<<<<
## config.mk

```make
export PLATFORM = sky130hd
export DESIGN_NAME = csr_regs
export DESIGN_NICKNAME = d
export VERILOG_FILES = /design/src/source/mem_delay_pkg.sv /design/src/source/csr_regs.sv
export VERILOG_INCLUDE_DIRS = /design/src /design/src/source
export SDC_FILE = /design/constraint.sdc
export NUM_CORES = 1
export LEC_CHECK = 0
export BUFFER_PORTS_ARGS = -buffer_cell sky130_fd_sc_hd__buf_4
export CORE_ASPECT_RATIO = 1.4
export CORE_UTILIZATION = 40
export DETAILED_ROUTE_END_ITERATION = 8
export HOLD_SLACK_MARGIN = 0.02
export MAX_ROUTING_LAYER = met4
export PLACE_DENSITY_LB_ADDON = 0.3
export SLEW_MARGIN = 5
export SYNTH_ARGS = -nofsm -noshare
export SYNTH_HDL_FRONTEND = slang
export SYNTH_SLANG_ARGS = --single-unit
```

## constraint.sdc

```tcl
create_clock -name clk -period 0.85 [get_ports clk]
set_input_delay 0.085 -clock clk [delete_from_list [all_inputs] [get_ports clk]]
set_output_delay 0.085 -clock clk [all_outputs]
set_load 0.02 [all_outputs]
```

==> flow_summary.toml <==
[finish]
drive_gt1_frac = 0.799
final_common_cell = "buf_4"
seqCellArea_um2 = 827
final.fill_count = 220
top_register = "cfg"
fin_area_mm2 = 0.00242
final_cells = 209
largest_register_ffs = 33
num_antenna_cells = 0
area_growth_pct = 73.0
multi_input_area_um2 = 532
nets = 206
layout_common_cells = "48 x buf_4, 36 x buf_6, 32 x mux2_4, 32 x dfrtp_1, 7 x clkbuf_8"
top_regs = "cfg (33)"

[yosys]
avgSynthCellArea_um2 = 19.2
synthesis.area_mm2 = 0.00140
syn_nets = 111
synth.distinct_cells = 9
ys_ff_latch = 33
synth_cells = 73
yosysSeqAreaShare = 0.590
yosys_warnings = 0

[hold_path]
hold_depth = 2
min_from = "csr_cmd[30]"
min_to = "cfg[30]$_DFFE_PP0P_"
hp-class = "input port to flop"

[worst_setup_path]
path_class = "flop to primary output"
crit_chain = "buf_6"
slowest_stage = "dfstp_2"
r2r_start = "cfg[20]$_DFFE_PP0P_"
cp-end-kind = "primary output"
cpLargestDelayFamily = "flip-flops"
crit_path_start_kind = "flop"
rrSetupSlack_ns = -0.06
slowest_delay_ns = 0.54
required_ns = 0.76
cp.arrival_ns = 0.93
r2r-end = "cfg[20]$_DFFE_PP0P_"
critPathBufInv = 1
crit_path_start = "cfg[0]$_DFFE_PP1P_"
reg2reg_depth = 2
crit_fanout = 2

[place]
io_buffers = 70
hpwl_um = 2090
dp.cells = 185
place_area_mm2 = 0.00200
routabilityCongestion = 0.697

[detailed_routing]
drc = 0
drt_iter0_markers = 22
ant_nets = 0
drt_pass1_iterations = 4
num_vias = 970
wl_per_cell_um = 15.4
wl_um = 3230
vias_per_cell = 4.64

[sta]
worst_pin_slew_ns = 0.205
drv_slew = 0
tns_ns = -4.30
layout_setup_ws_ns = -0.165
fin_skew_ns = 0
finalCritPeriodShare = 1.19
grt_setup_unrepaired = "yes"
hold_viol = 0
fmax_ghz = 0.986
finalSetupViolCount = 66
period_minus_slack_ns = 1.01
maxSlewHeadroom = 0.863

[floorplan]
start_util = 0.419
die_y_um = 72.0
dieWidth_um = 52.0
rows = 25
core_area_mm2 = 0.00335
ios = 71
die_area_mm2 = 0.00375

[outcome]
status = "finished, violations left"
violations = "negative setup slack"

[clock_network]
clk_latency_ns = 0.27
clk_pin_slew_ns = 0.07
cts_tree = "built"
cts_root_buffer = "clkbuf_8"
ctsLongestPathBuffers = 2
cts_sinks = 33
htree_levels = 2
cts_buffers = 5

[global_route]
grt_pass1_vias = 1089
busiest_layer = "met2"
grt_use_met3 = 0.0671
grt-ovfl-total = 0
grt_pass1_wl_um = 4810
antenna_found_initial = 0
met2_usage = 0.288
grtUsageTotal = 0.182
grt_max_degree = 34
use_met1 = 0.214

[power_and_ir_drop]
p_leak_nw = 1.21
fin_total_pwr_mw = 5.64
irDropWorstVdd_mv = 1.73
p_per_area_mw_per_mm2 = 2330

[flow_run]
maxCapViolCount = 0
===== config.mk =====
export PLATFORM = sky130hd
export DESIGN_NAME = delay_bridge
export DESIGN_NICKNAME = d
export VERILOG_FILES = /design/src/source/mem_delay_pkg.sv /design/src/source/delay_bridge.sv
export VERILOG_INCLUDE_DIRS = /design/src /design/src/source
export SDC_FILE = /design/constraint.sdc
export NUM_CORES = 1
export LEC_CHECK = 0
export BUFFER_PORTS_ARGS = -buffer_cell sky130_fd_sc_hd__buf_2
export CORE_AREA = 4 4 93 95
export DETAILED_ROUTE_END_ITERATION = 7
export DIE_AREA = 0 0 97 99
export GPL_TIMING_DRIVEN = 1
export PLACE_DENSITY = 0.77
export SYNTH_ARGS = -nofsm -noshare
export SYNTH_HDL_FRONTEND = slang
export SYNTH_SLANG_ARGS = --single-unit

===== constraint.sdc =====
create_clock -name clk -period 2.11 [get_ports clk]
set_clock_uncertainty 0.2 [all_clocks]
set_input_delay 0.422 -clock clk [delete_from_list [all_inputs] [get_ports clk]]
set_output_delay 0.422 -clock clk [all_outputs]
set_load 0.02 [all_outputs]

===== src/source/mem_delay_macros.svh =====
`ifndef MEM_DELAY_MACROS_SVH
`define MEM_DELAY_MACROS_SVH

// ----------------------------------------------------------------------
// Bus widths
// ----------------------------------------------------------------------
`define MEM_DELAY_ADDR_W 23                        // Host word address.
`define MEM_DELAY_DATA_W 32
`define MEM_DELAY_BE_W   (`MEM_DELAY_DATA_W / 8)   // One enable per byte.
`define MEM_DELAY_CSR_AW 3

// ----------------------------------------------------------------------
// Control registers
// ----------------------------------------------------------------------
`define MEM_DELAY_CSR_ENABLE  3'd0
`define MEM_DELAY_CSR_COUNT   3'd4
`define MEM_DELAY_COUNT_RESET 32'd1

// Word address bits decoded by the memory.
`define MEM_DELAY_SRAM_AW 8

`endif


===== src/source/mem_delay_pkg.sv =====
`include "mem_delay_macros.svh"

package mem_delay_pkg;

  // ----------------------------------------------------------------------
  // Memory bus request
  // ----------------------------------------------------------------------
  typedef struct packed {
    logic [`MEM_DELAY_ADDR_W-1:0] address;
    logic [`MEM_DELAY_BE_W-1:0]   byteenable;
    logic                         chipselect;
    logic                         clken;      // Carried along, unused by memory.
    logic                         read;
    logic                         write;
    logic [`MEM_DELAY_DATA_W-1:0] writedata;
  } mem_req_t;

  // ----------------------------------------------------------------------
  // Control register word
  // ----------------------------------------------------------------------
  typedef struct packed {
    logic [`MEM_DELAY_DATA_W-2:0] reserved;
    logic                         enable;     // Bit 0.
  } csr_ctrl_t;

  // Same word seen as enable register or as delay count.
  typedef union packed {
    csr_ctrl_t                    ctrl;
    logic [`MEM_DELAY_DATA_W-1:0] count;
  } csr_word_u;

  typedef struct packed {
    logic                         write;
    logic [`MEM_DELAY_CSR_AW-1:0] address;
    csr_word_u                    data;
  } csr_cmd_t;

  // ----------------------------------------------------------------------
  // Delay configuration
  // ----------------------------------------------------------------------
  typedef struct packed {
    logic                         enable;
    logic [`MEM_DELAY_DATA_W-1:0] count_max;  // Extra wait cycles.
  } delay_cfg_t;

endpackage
>>>>
<<<<
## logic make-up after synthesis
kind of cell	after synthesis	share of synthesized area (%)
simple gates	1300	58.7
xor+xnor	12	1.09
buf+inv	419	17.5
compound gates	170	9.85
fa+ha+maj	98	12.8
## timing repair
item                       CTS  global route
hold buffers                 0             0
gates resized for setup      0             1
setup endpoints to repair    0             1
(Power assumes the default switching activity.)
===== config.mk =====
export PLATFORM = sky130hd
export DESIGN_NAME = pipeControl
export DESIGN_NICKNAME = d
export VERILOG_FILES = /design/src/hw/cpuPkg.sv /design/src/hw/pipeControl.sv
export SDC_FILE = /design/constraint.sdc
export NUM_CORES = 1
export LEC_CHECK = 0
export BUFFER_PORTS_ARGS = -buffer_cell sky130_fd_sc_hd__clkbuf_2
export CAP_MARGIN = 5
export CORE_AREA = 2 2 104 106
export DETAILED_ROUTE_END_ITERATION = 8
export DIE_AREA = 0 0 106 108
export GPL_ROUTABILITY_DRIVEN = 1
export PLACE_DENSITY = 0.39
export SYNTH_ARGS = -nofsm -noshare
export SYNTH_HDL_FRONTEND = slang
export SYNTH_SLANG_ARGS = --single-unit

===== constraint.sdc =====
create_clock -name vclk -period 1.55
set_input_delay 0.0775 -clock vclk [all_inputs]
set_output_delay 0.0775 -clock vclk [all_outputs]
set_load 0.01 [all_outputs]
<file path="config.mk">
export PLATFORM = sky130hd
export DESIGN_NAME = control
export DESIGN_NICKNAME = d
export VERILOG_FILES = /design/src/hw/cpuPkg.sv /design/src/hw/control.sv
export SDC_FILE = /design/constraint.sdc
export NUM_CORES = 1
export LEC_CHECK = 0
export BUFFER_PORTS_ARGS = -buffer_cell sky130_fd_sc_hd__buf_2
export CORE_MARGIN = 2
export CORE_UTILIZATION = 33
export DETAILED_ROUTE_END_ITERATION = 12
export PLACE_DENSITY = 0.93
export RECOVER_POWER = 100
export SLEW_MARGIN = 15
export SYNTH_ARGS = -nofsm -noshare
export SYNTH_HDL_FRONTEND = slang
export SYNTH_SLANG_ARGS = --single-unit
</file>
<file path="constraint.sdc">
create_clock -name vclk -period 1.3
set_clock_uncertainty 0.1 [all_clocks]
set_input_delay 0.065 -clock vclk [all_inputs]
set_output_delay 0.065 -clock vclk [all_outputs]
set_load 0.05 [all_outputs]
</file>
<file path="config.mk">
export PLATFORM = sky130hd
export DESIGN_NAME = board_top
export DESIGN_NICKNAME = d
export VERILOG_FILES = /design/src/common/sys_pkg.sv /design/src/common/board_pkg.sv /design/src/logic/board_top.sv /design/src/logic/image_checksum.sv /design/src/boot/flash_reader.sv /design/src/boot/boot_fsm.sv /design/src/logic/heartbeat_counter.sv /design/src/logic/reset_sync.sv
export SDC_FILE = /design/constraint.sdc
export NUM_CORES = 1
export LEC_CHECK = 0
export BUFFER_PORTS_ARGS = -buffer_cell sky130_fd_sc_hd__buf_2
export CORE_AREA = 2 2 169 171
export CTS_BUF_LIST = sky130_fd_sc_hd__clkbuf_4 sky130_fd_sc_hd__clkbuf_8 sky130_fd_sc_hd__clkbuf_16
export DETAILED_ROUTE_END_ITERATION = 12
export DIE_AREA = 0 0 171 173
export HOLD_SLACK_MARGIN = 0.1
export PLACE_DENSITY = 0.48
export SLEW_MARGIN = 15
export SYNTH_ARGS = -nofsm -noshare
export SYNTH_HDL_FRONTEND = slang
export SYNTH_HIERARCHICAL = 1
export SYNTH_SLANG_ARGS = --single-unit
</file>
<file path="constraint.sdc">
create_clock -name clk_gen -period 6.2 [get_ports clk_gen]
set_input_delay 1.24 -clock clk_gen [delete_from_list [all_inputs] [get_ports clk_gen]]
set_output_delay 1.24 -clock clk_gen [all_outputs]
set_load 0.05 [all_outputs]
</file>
>>>>
- To do -
Your task is to transcribe, with no changes, only the lines of the listing above that lie between the line holding "## config.mk" and the line holding "ant_nets = 0", inclusive.

- Written answer -
## config.mk

```make
export PLATFORM = sky130hd
export DESIGN_NAME = csr_regs
export DESIGN_NICKNAME = d
export VERILOG_FILES = /design/src/source/mem_delay_pkg.sv /design/src/source/csr_regs.sv
export VERILOG_INCLUDE_DIRS = /design/src /design/src/source
export SDC_FILE = /design/constraint.sdc
export NUM_CORES = 1
export LEC_CHECK = 0
export BUFFER_PORTS_ARGS = -buffer_cell sky130_fd_sc_hd__buf_4
export CORE_ASPECT_RATIO = 1.4
export CORE_UTILIZATION = 40
export DETAILED_ROUTE_END_ITERATION = 8
export HOLD_SLACK_MARGIN = 0.02
export MAX_ROUTING_LAYER = met4
export PLACE_DENSITY_LB_ADDON = 0.3
export SLEW_MARGIN = 5
export SYNTH_ARGS = -nofsm -noshare
export SYNTH_HDL_FRONTEND = slang
export SYNTH_SLANG_ARGS = --single-unit
```

## constraint.sdc

```tcl
create_clock -name clk -period 0.85 [get_ports clk]
set_input_delay 0.085 -clock clk [delete_from_list [all_inputs] [get_ports clk]]
set_output_delay 0.085 -clock clk [all_outputs]
set_load 0.02 [all_outputs]
```

==> flow_summary.toml <==
[finish]
drive_gt1_frac = 0.799
final_common_cell = "buf_4"
seqCellArea_um2 = 827
final.fill_count = 220
top_register = "cfg"
fin_area_mm2 = 0.00242
final_cells = 209
largest_register_ffs = 33
num_antenna_cells = 0
area_growth_pct = 73.0
multi_input_area_um2 = 532
nets = 206
layout_common_cells = "48 x buf_4, 36 x buf_6, 32 x mux2_4, 32 x dfrtp_1, 7 x clkbuf_8"
top_regs = "cfg (33)"

[yosys]
avgSynthCellArea_um2 = 19.2
synthesis.area_mm2 = 0.00140
syn_nets = 111
synth.distinct_cells = 9
ys_ff_latch = 33
synth_cells = 73
yosysSeqAreaShare = 0.590
yosys_warnings = 0

[hold_path]
hold_depth = 2
min_from = "csr_cmd[30]"
min_to = "cfg[30]$_DFFE_PP0P_"
hp-class = "input port to flop"

[worst_setup_path]
path_class = "flop to primary output"
crit_chain = "buf_6"
slowest_stage = "dfstp_2"
r2r_start = "cfg[20]$_DFFE_PP0P_"
cp-end-kind = "primary output"
cpLargestDelayFamily = "flip-flops"
crit_path_start_kind = "flop"
rrSetupSlack_ns = -0.06
slowest_delay_ns = 0.54
required_ns = 0.76
cp.arrival_ns = 0.93
r2r-end = "cfg[20]$_DFFE_PP0P_"
critPathBufInv = 1
crit_path_start = "cfg[0]$_DFFE_PP1P_"
reg2reg_depth = 2
crit_fanout = 2

[place]
io_buffers = 70
hpwl_um = 2090
dp.cells = 185
place_area_mm2 = 0.00200
routabilityCongestion = 0.697

[detailed_routing]
drc = 0
drt_iter0_markers = 22
ant_nets = 0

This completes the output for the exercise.